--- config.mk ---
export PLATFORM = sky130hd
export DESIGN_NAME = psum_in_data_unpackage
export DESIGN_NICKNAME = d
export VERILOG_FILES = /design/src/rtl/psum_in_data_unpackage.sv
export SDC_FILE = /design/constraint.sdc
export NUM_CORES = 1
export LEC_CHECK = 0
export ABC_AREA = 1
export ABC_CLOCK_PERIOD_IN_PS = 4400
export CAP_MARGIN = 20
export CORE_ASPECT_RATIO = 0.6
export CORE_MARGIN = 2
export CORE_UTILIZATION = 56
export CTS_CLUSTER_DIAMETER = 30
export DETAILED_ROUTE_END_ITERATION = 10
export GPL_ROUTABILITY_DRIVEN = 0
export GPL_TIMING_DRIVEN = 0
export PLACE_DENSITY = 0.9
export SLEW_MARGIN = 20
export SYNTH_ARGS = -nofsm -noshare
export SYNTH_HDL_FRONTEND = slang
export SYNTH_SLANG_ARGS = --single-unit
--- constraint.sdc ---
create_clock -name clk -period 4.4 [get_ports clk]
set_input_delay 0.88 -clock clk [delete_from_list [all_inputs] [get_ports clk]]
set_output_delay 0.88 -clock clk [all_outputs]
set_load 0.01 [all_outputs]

★ ★ ★ ★ ★

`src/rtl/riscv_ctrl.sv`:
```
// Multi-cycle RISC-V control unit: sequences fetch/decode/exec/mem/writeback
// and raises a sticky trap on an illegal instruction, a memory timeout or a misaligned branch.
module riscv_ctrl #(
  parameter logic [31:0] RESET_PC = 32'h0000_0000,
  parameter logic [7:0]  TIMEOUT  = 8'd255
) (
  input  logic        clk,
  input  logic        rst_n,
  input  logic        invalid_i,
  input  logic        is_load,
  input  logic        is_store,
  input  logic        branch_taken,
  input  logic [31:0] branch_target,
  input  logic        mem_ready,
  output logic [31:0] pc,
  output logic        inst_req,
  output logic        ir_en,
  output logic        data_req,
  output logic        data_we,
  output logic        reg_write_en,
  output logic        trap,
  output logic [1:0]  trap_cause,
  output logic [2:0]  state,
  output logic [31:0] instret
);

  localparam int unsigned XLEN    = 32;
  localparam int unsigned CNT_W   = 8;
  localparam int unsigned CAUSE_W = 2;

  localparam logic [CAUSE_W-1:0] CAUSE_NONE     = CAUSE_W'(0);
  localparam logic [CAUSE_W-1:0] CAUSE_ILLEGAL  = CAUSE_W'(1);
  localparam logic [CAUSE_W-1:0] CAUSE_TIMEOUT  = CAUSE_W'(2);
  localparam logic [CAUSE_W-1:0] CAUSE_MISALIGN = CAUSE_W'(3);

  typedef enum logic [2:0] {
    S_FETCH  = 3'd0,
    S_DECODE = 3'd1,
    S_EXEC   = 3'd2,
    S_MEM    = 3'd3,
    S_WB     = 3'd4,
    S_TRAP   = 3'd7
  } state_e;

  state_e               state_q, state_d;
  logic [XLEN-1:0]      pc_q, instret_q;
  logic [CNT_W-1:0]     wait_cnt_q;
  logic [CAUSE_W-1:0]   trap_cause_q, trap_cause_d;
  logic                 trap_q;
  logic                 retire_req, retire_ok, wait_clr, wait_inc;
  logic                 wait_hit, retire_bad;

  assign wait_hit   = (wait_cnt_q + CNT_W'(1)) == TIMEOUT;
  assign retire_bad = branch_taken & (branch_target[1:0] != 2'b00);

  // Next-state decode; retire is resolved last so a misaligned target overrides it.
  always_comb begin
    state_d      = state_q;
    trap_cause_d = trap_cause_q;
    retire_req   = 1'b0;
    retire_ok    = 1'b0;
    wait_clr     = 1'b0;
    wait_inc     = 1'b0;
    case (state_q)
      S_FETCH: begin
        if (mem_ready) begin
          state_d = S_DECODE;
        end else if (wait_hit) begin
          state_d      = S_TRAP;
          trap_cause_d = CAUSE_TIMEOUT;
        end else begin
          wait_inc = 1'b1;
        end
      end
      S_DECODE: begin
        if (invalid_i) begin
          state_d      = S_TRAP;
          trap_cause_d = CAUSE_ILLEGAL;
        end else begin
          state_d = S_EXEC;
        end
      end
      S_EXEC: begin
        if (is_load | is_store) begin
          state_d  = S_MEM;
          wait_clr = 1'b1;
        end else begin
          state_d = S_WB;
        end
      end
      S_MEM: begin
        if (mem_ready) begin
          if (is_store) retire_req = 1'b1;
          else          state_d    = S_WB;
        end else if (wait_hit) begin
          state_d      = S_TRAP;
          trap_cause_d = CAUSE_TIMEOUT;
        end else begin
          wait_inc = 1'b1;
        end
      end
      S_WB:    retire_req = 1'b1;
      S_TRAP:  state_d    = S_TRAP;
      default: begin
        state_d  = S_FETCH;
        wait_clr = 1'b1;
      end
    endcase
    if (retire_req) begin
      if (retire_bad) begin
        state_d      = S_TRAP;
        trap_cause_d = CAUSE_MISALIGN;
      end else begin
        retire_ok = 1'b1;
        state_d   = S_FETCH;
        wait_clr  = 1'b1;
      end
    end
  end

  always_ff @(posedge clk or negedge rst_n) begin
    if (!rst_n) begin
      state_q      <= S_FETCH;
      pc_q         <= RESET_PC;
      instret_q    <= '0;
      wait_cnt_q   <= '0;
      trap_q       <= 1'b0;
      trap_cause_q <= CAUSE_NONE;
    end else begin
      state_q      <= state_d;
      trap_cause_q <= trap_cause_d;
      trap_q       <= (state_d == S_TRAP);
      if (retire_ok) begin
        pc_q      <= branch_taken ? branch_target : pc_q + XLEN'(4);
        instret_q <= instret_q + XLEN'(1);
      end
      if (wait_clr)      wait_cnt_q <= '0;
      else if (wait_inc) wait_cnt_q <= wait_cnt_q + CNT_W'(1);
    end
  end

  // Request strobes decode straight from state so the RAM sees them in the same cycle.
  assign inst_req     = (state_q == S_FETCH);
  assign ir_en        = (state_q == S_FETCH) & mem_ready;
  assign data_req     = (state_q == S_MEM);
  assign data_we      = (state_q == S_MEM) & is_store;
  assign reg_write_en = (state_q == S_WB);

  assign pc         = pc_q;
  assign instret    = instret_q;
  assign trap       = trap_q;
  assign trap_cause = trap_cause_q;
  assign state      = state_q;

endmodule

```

★ ★ ★ ★ ★

■ Work to complete ■
Filter the listing above by the word "constraint"; copy each line that passes.

■ Finished exercise ■
export SDC_FILE = /design/constraint.sdc
--- constraint.sdc ---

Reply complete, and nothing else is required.